Causes of Childhood Optic Atrophy

  • Compressive intracranial lesions
  • Compressive bony disorders
  • Craniosynostosis
  • Fibrous dysplasia
  • Hydrocephalus
  • Postpapilledema optic atrophy
  • Infectious
  • Hereditary
  • Leber hereditary optic neuropathy
  • Dominant optic atrophy (Kjer)
  • Recessive optic atrophy
  • Behr optic atrophy
  • DIDMOAD (diabetes insipidus, diabetes mellitus, optic atrophy, deafness) (Wolfram) optic atrophy
  • Toxic or nutritional optic neuropathy
  • Hypoxia
  • Trauma
  • Postoptic neuritis
  • Radiation optic neuropathy
  • Paraneoplastic syndromes
  • Neurodegenerative disorders with optic atrophy
  • Krabbe disease
  • Canavan disease
  • Leigh disease
  • Mitochondrial encephalomyopathy, lactic acidosis, and stroke-like (MELAS) episodes
  • Neonatal adrenoleukodystrophy
  • Metachromic leukodystrophy
  • Riley-Day syndrome
  • Lactic acidosis
  • Spinocerebellar degeneration
  • Mucopolysaccharidosis
  • Ocular disorders
  • Glaucoma
  • Retinal disease
  • Vascular disease
  • Uveitis
  • Optic nerve hypoplasia

From Martin RJ, Fanaroff AA, Walsh MC, editors: Fanaroff & Martin's neonatal-perinatal medicine , ed 10, Philadelphia, 2015, Elsevier. Box 103.5.

Optic Nerve Glioma

Optic nerve glioma, more properly referred to as juvenile pilocytic astrocytoma, is the most frequent tumor of the optic nerve in childhood. This neuroglial tumor may develop in the intraorbital, intracanalicular, or intracranial portion of the nerve; the chiasm is often involved.

The tumor is a cytologically benign hamartoma that is generally stationary or only slowly progressive. The principal clinical manifestations when the tumor occurs in the intraorbital portion of the nerve are unilateral loss of vision, proptosis, and deviation of the eye; optic atrophy or congestion of the optic nerve head may occur.
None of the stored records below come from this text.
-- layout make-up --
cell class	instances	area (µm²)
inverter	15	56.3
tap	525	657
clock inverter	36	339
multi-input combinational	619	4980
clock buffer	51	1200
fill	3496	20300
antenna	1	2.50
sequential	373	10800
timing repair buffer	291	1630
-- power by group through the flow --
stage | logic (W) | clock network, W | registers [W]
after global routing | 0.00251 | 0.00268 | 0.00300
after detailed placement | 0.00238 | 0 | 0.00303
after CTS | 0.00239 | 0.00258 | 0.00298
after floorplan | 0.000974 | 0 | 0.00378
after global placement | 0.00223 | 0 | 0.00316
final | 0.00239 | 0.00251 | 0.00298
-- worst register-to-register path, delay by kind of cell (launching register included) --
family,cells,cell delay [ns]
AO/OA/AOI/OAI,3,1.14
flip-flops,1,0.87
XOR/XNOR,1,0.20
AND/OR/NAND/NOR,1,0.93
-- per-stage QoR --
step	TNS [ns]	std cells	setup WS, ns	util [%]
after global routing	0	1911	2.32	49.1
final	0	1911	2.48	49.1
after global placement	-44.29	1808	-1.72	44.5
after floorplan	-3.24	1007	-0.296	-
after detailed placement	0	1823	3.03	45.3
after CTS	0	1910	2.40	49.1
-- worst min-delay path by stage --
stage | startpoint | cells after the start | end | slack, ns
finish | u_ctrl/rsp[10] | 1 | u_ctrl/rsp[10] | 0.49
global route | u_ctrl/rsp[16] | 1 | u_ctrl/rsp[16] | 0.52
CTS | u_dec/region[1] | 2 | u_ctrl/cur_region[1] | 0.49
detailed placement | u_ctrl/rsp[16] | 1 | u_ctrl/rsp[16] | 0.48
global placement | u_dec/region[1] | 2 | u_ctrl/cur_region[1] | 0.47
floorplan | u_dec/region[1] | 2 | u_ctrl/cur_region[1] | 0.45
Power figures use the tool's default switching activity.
$ cat src/verilog/mem_rd_config.svh
// read-return build constants for data width and DQS watchdog limits
`ifndef MEM_RD_CONFIG_SVH
`define MEM_RD_CONFIG_SVH

// ------------------------------
// data path
// ------------------------------
// read data word width, 32, 64 or 128
`define AHB_DATA_WIDTH 32

// ------------------------------
// dqs watchdog
// ------------------------------
// counter width follows the data width
`define DQS_CNT_WIDTH ((`AHB_DATA_WIDTH == 32) ? 10 : ((`AHB_DATA_WIDTH == 64) ? 11 : 12))
// idle cycles without a strobe toggle before timeout
// must fit in DQS_CNT_WIDTH
`define DQS_TIMEOUT_CYCLES 64

`endif

$ cat src/verilog/mem_rd_pkg.sv
// shared types and response codes for the serial memory read-return path
`default_nettype none

`include "mem_rd_config.svh"

package mem_rd_pkg;

   // ------------------------------
   // data and burst widths
   // ------------------------------
   // one received / returned data word
   typedef logic [`AHB_DATA_WIDTH-1:0] data_word_t;
   // axi burst length minus one
   typedef logic [7:0] axi_len_t;
   // axi read response
   typedef logic [1:0] axi_resp_t;

   // response codes in use
   localparam axi_resp_t RESP_OKAY   = 2'b00;
   localparam axi_resp_t RESP_SLVERR = 2'b10;

   // dqs idle cycle count
   typedef logic [`DQS_CNT_WIDTH-1:0] dqs_cnt_t;

   // ------------------------------
   // read sequencer states
   // ------------------------------
   typedef enum logic [1:0]
   {
      IDLE           = 2'd0,
      RD_PROGRS      = 2'd1,
      CONT_RD_PROGRS = 2'd2
   } rd_state_e;

endpackage

`default_nettype wire

$ cat src/verilog/rd_xfer_if.sv
// burst start and completion link between read sequencer and read-data controller
`timescale 1ns/1ps
`default_nettype none

interface rd_xfer_if;
   import mem_rd_pkg::*;

   // pulse, one per burst
   logic     rd_start;
   // beats minus one, valid with rd_start
   axi_len_t rd_len;
   // burst returns error beats only
   logic     rd_err;
   // pulse when the last beat is taken
   logic     burst_done;

   // sequencer side
   modport seq
   (
      output rd_start,
      output rd_len,
      output rd_err,
      input  burst_done
   );

   // data controller side
   modport data
   (
      input  rd_start,
      input  rd_len,
      input  rd_err,
      output burst_done
   );

endinterface

`default_nettype wire

$ cat src/verilog/read_sequencer.sv
// read sequencer FSM that starts AXI read bursts and chains continuous reads
`timescale 1ns/1ps
`default_nettype none

module read_sequencer
(
   input  logic                mem_clk,
   input  logic                reset_n,

   // transfer request from the AXI slave controller
   input  logic                xfer_valid,
   input  logic                xfer_wr_rd,
   input  logic                cont_rd_req,
   input  logic                xfer_error,
   input  mem_rd_pkg::axi_len_t xfer_len,

   // transmit engine and error sources
   input  logic                xmittr_ack,
   input  logic                illegal_instrn_err,
   input  logic                dqs_timeout,

   output logic                rd_busy,
   output logic                rd_done,
   output logic                cont_rd_ack,

   rd_xfer_if.seq              xfer
);
   import mem_rd_pkg::*;

   rd_state_e state;
   rd_state_e state_nxt;

   logic rd_done_nxt;
   // error flag of the fresh read
   logic err_xfer;
   logic err_xfer_nxt;
   // latched dqs timeout
   logic dqs_to_reg;
   logic dqs_to_nxt;
   // latched illegal instruction edge
   logic ill_d1;
   logic ill_redge;
   logic ill_redge_reg;
   logic ill_redge_nxt;

   logic fresh_rd;
   logic cont_rd;
   logic chain;

   // ------------------------------
   // request decode
   // ------------------------------
   // new read accepted by the transmit engine
   assign fresh_rd  = xfer_valid & ~xfer_wr_rd & xmittr_ack;
   // controller asks to keep reading
   assign cont_rd   = xfer_valid & ~xfer_wr_rd & cont_rd_req;
   assign ill_redge = illegal_instrn_err & ~ill_d1;

   // ------------------------------
   // burst start toward data side
   // ------------------------------
   // fresh start only from idle
   // chained start together with the ack
   assign xfer.rd_start = ((state == IDLE) & fresh_rd) | chain;
   assign xfer.rd_len   = xfer_len;
   assign xfer.rd_err   = xfer_error;

   assign cont_rd_ack = chain;
   assign rd_busy     = (state != IDLE);

   // ------------------------------
   // next state
   // ------------------------------
   always_comb
   begin
      state_nxt     = state;
      rd_done_nxt   = 1'b0;
      err_xfer_nxt  = err_xfer;
      // a timeout in the ending cycle still counts
      dqs_to_nxt    = dqs_to_reg | dqs_timeout;
      ill_redge_nxt = ill_redge_reg;
      chain         = 1'b0;

      case (state)
         IDLE:
         begin
            if (fresh_rd)
            begin
               state_nxt    = RD_PROGRS;
               err_xfer_nxt = xfer_error;
            end
         end

         RD_PROGRS,
         CONT_RD_PROGRS:
         begin
            // illegal instruction only counts while busy
            ill_redge_nxt = ill_redge_reg | ill_redge;
            if (xfer.burst_done)
            begin
               // stop on timeout, illegal instr, error burst,
               // no pending request or an errored request
               if (dqs_to_nxt | ill_redge_nxt | err_xfer | ~cont_rd | xfer_error)
               begin
                  state_nxt     = IDLE;
                  rd_done_nxt   = 1'b1;
                  err_xfer_nxt  = 1'b0;
                  dqs_to_nxt    = 1'b0;
                  ill_redge_nxt = 1'b0;
               end
               else
               begin
                  // chain the next burst
                  state_nxt = CONT_RD_PROGRS;
                  chain     = 1'b1;
               end
            end
         end

         default:
         begin
            state_nxt = IDLE;
         end
      endcase
   end

   // ------------------------------
   // state registers
   // ------------------------------
   always_ff @(posedge mem_clk or negedge reset_n)
   begin
      if (!reset_n)
      begin
         state         <= IDLE;
         rd_done       <= 1'b0;
         err_xfer      <= 1'b0;
         dqs_to_reg    <= 1'b0;
         ill_d1        <= 1'b0;
         ill_redge_reg <= 1'b0;
      end
      else
      begin
         state         <= state_nxt;
         rd_done       <= rd_done_nxt;
         err_xfer      <= err_xfer_nxt;
         dqs_to_reg    <= dqs_to_nxt;
         // edge detect runs in every state
         ill_d1        <= illegal_instrn_err;
         ill_redge_reg <= ill_redge_nxt;
      end
   end

endmodule

`default_nettype wire

$ cat src/verilog/dqs_watchdog.sv
// DQS watchdog that flags a read whose strobe stops toggling
`timescale 1ns/1ps
`default_nettype none

`include "mem_rd_config.svh"

module dqs_watchdog
(
   input  logic mem_clk,
   input  logic reset_n,
   // high while a read sequence runs
   input  logic rd_busy,
   // strobe toggled this cycle
   input  logic dqs_toggle,
   output logic dqs_timeout
);
   import mem_rd_pkg::*;

   // cycles since last toggle or start of read
   dqs_cnt_t cnt;
   // one pulse per read sequence
   logic     armed;
   logic     hit;

   // ------------------------------
   // timeout decode
   // ------------------------------
   assign hit         = armed & (cnt == dqs_cnt_t'(`DQS_TIMEOUT_CYCLES));
   assign dqs_timeout = hit;

   // ------------------------------
   // idle counter
   // ------------------------------
   always_ff @(posedge mem_clk or negedge reset_n)
   begin
      if (!reset_n)
      begin
         cnt   <= '0;
         armed <= 1'b1;
      end
      else if (!rd_busy)
      begin
         // re-arm between read sequences
         cnt   <= '0;
         armed <= 1'b1;
      end
      else
      begin
         if (dqs_toggle)
            cnt <= dqs_cnt_t'(1);
         // holds once disarmed
         else if (armed)
            cnt <= cnt + 1'b1;
         if (hit)
            armed <= 1'b0;
      end
   end

endmodule

`default_nettype wire

$ cat src/verilog/rdata_ctrl.sv
// read-data controller turning received words and error fills into AXI read beats
`timescale 1ns/1ps
`default_nettype none

module rdata_ctrl
(
   input  logic                   mem_clk,
   input  logic                   reset_n,

   // received words from the PHY
   input  mem_rd_pkg::data_word_t rx_data,
   input  logic                   rx_valid,
   output logic                   rx_ready,

   // AXI read beat
   output mem_rd_pkg::data_word_t rdata,
   output logic                   rdata_valid,
   output logic                   rlast,
   output mem_rd_pkg::axi_resp_t  rresp,
   input  logic                   rdata_ack,

   input  logic                   dqs_timeout,

   rd_xfer_if.data                xfer
);
   import mem_rd_pkg::*;

   // beats still to load for this burst
   logic     active;
   // generate SLVERR beats instead of taking words
   logic     fill;
   // beats left to load minus one
   axi_len_t rem;

   logic slot_free;
   logic take;
   logic fill_step;
   logic load;
   logic last_beat;

   // ------------------------------
   // load decode
   // ------------------------------
   // holding register empty or emptied this cycle
   assign slot_free = ~rdata_valid | rdata_ack;
   assign rx_ready  = active & ~fill & slot_free;
   assign take      = rx_ready & rx_valid;
   assign fill_step = active & fill & slot_free;
   assign load      = take | fill_step;
   assign last_beat = (rem == '0);

   // last beat of the burst accepted
   assign xfer.burst_done = rdata_valid & rdata_ack & rlast;

   // ------------------------------
   // burst control
   // ------------------------------
   always_ff @(posedge mem_clk or negedge reset_n)
   begin
      if (!reset_n)
      begin
         active      <= 1'b0;
         fill        <= 1'b0;
         rem         <= '0;
         rdata_valid <= 1'b0;
      end
      else
      begin
         if (xfer.rd_start)
         begin
            // previous burst fully loaded by now
            active <= 1'b1;
            fill   <= xfer.rd_err;
            rem    <= xfer.rd_len;
         end
         else
         begin
            // timeout turns the rest of the burst into error beats
            if (dqs_timeout && active)
               fill <= 1'b1;
            if (load)
            begin
               if (last_beat)
                  active <= 1'b0;
               else
                  rem <= rem - 1'b1;
            end
         end

         if (load)
            rdata_valid <= 1'b1;
         else if (rdata_ack)
            rdata_valid <= 1'b0;
      end
   end

   // ------------------------------
   // beat holding register
   // ------------------------------
   always_ff @(posedge mem_clk)
   begin
      if (load)
      begin
         // zero data on error fill
         rdata <= take ? rx_data : '0;
         rresp <= take ? RESP_OKAY : RESP_SLVERR;
         rlast <= last_beat;
      end
   end

endmodule

`default_nettype wire

$ cat src/verilog/mem_rd_top.sv
// read-return top connecting sequencer, DQS watchdog and read-data controller
`timescale 1ns/1ps
`default_nettype none

module mem_rd_top
(
   input  logic                   mem_clk,
   input  logic                   reset_n,

   // transfer request from the AXI slave controller
   input  logic                   xfer_valid,
   input  logic                   xfer_wr_rd,
   input  logic                   cont_rd_req,
   input  logic                   xfer_error,
   input  mem_rd_pkg::axi_len_t   xfer_len,

   // transmit engine and instruction check
   input  logic                   xmittr_ack,
   input  logic                   illegal_instrn_err,

   // PHY receive side
   input  logic                   dqs_toggle,
   input  mem_rd_pkg::data_word_t rx_data,
   input  logic                   rx_valid,
   output logic                   rx_ready,

   // AXI read data channel
   output mem_rd_pkg::data_word_t rdata,
   output logic                   rdata_valid,
   output logic                   rlast,
   output mem_rd_pkg::axi_resp_t  rresp,
   input  logic                   rdata_ack,

   // completion toward transmit engine and ack resolver
   output logic                   rd_done,
   output logic                   cont_rd_ack
);

   // ------------------------------
   // internal links
   // ------------------------------
   rd_xfer_if xfer_if ();

   logic rd_busy;
   logic dqs_timeout;

   read_sequencer u_read_sequencer
   (
      .mem_clk            (mem_clk),
      .reset_n            (reset_n),
      .xfer_valid         (xfer_valid),
      .xfer_wr_rd         (xfer_wr_rd),
      .cont_rd_req        (cont_rd_req),
      .xfer_error         (xfer_error),
      .xfer_len           (xfer_len),
      .xmittr_ack         (xmittr_ack),
      .illegal_instrn_err (illegal_instrn_err),
      .dqs_timeout        (dqs_timeout),
      .rd_busy            (rd_busy),
      .rd_done            (rd_done),
      .cont_rd_ack        (cont_rd_ack),
      .xfer               (xfer_if.seq)
   );

   // watches the strobe while a read runs
   dqs_watchdog u_dqs_watchdog
   (
      .mem_clk     (mem_clk),
      .reset_n     (reset_n),
      .rd_busy     (rd_busy),
      .dqs_toggle  (dqs_toggle),
      .dqs_timeout (dqs_timeout)
   );

   rdata_ctrl u_rdata_ctrl
   (
      .mem_clk     (mem_clk),
      .reset_n     (reset_n),
      .rx_data     (rx_data),
      .rx_valid    (rx_valid),
      .rx_ready    (rx_ready),
      .rdata       (rdata),
      .rdata_valid (rdata_valid),
      .rlast       (rlast),
      .rresp       (rresp),
      .rdata_ack   (rdata_ack),
      .dqs_timeout (dqs_timeout),
      .xfer        (xfer_if.data)
   );

endmodule

`default_nettype wire
File: src/design/buffer_manager_cfg.svh
`ifndef BUFFER_MANAGER_CFG_SVH
`define BUFFER_MANAGER_CFG_SVH

// feature-map ping-pong RAMs
`define BM_FM_DEPTH      4096
`define BM_FM_AW         12
`define BM_FM_DW         32     // also the axi data width

// filter banks, one byte lane of the axi word each
`define BM_FILTER_DEPTH  512
`define BM_FILTER_AW     9
`define BM_FILTER_DW     72     // 9 taps x 8 bit
`define BM_KERNEL_TAPS   9      // beats per filter word
`define BM_FILTER_BANKS  4

// layer geometry fields
`define BM_W_SIZE        8
`define BM_W_CHANNEL     8

`endif
File: src/design/buffer_manager_pkg.sv
`default_nettype none
`include "buffer_manager_cfg.svh"

package buffer_manager_pkg;

    typedef logic [`BM_FM_AW-1:0]     fm_addr_t;
    typedef logic [`BM_FM_DW-1:0]     fm_data_t;
    typedef logic [`BM_FILTER_AW-1:0] filter_addr_t;
    typedef logic [`BM_FILTER_DW-1:0] filter_word_t;
    typedef logic [`BM_W_SIZE-1:0]    size_t;
    typedef logic [`BM_W_CHANNEL-1:0] chan_t;
    typedef logic [3:0]               tap_idx_t;    // 0..8 kernel tap

    typedef enum logic {
        ROLE_IFM = 1'b0,
        ROLE_OFM = 1'b1
    } fm_role_e;

    typedef enum logic [1:0] {
        FL_IDLE    = 2'd0,
        FL_ARMED   = 2'd1,   // load edge seen, waiting for first beat
        FL_PACKING = 2'd2
    } filter_state_e;

endpackage

`default_nettype wire

File: src/design/filter_loader.sv
`timescale 1ns/10ps
`default_nettype none
`include "buffer_manager_cfg.svh"

module filter_loader (
    input  wire                               clk,
    input  wire                               rstn,
    input  wire                               load_filter,
    input  wire                               axi_vld,
    input  wire buffer_manager_pkg::fm_data_t axi_data,
    input  wire buffer_manager_pkg::chan_t    channel,
    output logic                              bank_we,
    output buffer_manager_pkg::filter_addr_t  bank_addr,
    output buffer_manager_pkg::filter_word_t  bank_wdata0,
    output buffer_manager_pkg::filter_word_t  bank_wdata1,
    output buffer_manager_pkg::filter_word_t  bank_wdata2,
    output buffer_manager_pkg::filter_word_t  bank_wdata3,
    output logic                              filter_ready
);

    localparam buffer_manager_pkg::tap_idx_t LAST_TAP = `BM_KERNEL_TAPS - 1;

    buffer_manager_pkg::filter_state_e state;
    buffer_manager_pkg::tap_idx_t      tap;
    buffer_manager_pkg::tap_idx_t      tap_use;
    buffer_manager_pkg::filter_word_t  acc [`BM_FILTER_BANKS];
    buffer_manager_pkg::filter_addr_t  last_addr;

    logic load_filter_d;
    logic load_edge;
    logic beat_vld;
    logic start;
    logic commit;

    assign load_edge = load_filter & ~load_filter_d;
    assign beat_vld  = load_filter && axi_vld &&
                       (load_edge || state != buffer_manager_pkg::FL_IDLE);
    assign start     = beat_vld && (load_edge || state == buffer_manager_pkg::FL_ARMED);
    assign tap_use   = start ? '0 : tap;                 // first beat is always tap 0
    assign commit    = beat_vld && (tap_use == LAST_TAP);
    assign last_addr = buffer_manager_pkg::filter_addr_t'(channel * `BM_FILTER_BANKS - 1);

    // ------------------------------------------------------------------
    // load state, tap counter, write address
    always_ff @(posedge clk or negedge rstn) begin
        if (!rstn) begin
            load_filter_d <= 1'b0;
            state         <= buffer_manager_pkg::FL_IDLE;
            tap           <= '0;
            bank_we       <= 1'b0;
            bank_addr     <= '0;
            filter_ready  <= 1'b0;
        end else begin
            load_filter_d <= load_filter;

            if (!load_filter) begin
                state <= buffer_manager_pkg::FL_IDLE;
            end else if (start) begin
                state <= buffer_manager_pkg::FL_PACKING;
            end else if (load_edge) begin
                state <= buffer_manager_pkg::FL_ARMED;
            end

            if (beat_vld) begin
                tap <= (tap_use == LAST_TAP) ? '0 : tap_use + 1'b1;
            end

            bank_we <= commit;   // write lands one cycle after the 9th beat
            if (start) begin
                bank_addr <= '0;
            end else if (bank_we) begin
                bank_addr <= (bank_addr == last_addr) ? '0 : bank_addr + 1'b1;
            end

            // ready after the last word of channel x 4
            if (load_edge) begin
                filter_ready <= 1'b0;
            end else if (bank_we && bank_addr == last_addr) begin
                filter_ready <= 1'b1;
            end
        end
    end

    // ------------------------------------------------------------------
    // byte k of each beat to bank k, tap p to bits 8p+7:8p
    always_ff @(posedge clk) begin
        if (beat_vld) begin
            for (int k = 0; k < `BM_FILTER_BANKS; k++) begin
                acc[k][8*tap_use +: 8] <= axi_data[8*k +: 8];
            end
        end
    end

    assign bank_wdata0 = acc[0];
    assign bank_wdata1 = acc[1];
    assign bank_wdata2 = acc[2];
    assign bank_wdata3 = acc[3];

endmodule

`default_nettype wire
Chiasmal involvement may be attended by defects of vision and visual fields (often bitemporal hemianopia), increased ICP, papilledema or optic atrophy, hypothalamic dysfunction, pituitary dysfunction, and sometimes nystagmus or strabismus. Juvenile pilocytic astrocytomas occur with increased frequency in patients with neurofibromatosis (see Chapter 614.1 ).

Treatment of optic pathway gliomas is controversial. The best management is usually periodic observation with serial radiography (preferably MRI). Only symptomatic and radiographically progressing optic nerve gliomas require strong consideration for treatment. If a patient has unsightly proptosis with complete or nearly complete loss of vision of the affected eye, surgical removal may be appropriate when the tumor is confined to the intraorbital, intracanalicular, or prechiasmal portion of the nerve. When the chiasm is involved, resection is not usually indicated and radiation and chemotherapy may be necessary.

Traumatic Optic Neuropathies

Injury to the optic nerve may result from both direct and indirect trauma. Direct trauma to the optic nerve is a result of a penetrating injury to the orbit with transection or contusion of the nerve. Blunt trauma to the orbit may also lead to severe visual loss if the traumatic force is transmitted to the optic canal and causes disruption of the blood supply to the intracanalicular portion of the nerve. Treatment with high-dose corticosteroids has not proved to be effective; it has been shown that similar regimens involve an increased relative risk of death when they are given to patients who have experienced significant head injuries.